**config.mk**
```make
export PLATFORM = sky130hd
export DESIGN_NAME = fb_write_sched_flat
export DESIGN_NICKNAME = d
export VERILOG_FILES = /design/src/rtl/fb_write_sched_if.sv /design/src/rtl/fb_write_sched.sv /design/src/flat_wrapper.sv
export SDC_FILE = /design/constraint.sdc
export NUM_CORES = 1
export LEC_CHECK = 0
export CAP_MARGIN = 25
export CELL_PAD_IN_SITES_DETAIL_PLACEMENT = 0
export CELL_PAD_IN_SITES_GLOBAL_PLACEMENT = 1
export CORE_MARGIN = 4
export CORE_UTILIZATION = 44
export DETAILED_ROUTE_END_ITERATION = 8
export MAX_ROUTING_LAYER = met4
export PLACE_DENSITY_LB_ADDON = 0.1
export RECOVER_POWER = 100
export SYNTH_ARGS = -nofsm -noshare
export SYNTH_HDL_FRONTEND = slang
export SYNTH_SLANG_ARGS = --single-unit
```
**constraint.sdc**
```tcl
create_clock -name clk -period 7.5 [get_ports clk]
set_input_delay 1.125 -clock clk [delete_from_list [all_inputs] [get_ports clk]]
set_output_delay 1.125 -clock clk [all_outputs]
set_load 0.03 [all_outputs]
```
**config.mk**
```make
export PLATFORM = sky130hd
export DESIGN_NAME = dfg_descrambler
export DESIGN_NICKNAME = d
export VERILOG_FILES = /design/src/rtl/dfg_descrambler_pkg.sv /design/src/rtl/dfg_descr_core.sv /design/src/rtl/dfg_descrambler.sv
export SDC_FILE = /design/constraint.sdc
export NUM_CORES = 1
export LEC_CHECK = 0
export CAP_MARGIN = 25
export CORE_MARGIN = 2
export CORE_UTILIZATION = 30
export DETAILED_ROUTE_END_ITERATION = 7
export HOLD_SLACK_MARGIN = 0.02
export PLACE_DENSITY = 0.5
export SYNTH_ARGS = -nofsm -noshare
export SYNTH_HDL_FRONTEND = slang
export SYNTH_SLANG_ARGS = --single-unit
```
**constraint.sdc**
```tcl
create_clock -name clk -period 2 [get_ports clk]
set_input_delay 0.5 -clock clk [delete_from_list [all_inputs] [get_ports clk]]
set_output_delay 0.5 -clock clk [all_outputs]
set_load 0.02 [all_outputs]
```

§ **Assignment**
Exactly as it stands, output the whole listing.

§ **Task result**
**config.mk**
```make
export PLATFORM = sky130hd
export DESIGN_NAME = fb_write_sched_flat
export DESIGN_NICKNAME = d
export VERILOG_FILES = /design/src/rtl/fb_write_sched_if.sv /design/src/rtl/fb_write_sched.sv /design/src/flat_wrapper.sv
export SDC_FILE = /design/constraint.sdc
export NUM_CORES = 1
export LEC_CHECK = 0
export CAP_MARGIN = 25
export CELL_PAD_IN_SITES_DETAIL_PLACEMENT = 0
export CELL_PAD_IN_SITES_GLOBAL_PLACEMENT = 1
export CORE_MARGIN = 4
export CORE_UTILIZATION = 44
export DETAILED_ROUTE_END_ITERATION = 8
export MAX_ROUTING_LAYER = met4
export PLACE_DENSITY_LB_ADDON = 0.1
export RECOVER_POWER = 100
export SYNTH_ARGS = -nofsm -noshare
export SYNTH_HDL_FRONTEND = slang
export SYNTH_SLANG_ARGS = --single-unit
```
**constraint.sdc**
```tcl
create_clock -name clk -period 7.5 [get_ports clk]
set_input_delay 1.125 -clock clk [delete_from_list [all_inputs] [get_ports clk]]
set_output_delay 1.125 -clock clk [all_outputs]
set_load 0.03 [all_outputs]
```
**config.mk**
```make
export PLATFORM = sky130hd
export DESIGN_NAME = dfg_descrambler
export DESIGN_NICKNAME = d
export VERILOG_FILES = /design/src/rtl/dfg_descrambler_pkg.sv /design/src/rtl/dfg_descr_core.sv /design/src/rtl/dfg_descrambler.sv
export SDC_FILE = /design/constraint.sdc
export NUM_CORES = 1
export LEC_CHECK = 0
export CAP_MARGIN = 25
export CORE_MARGIN = 2
export CORE_UTILIZATION = 30
export DETAILED_ROUTE_END_ITERATION = 7
export HOLD_SLACK_MARGIN = 0.02
export PLACE_DENSITY = 0.5
export SYNTH_ARGS = -nofsm -noshare
export SYNTH_HDL_FRONTEND = slang
export SYNTH_SLANG_ARGS = --single-unit
```
**constraint.sdc**
```tcl
create_clock -name clk -period 2 [get_ports clk]
set_input_delay 0.5 -clock clk [delete_from_list [all_inputs] [get_ports clk]]
set_output_delay 0.5 -clock clk [all_outputs]
set_load 0.02 [all_outputs]
```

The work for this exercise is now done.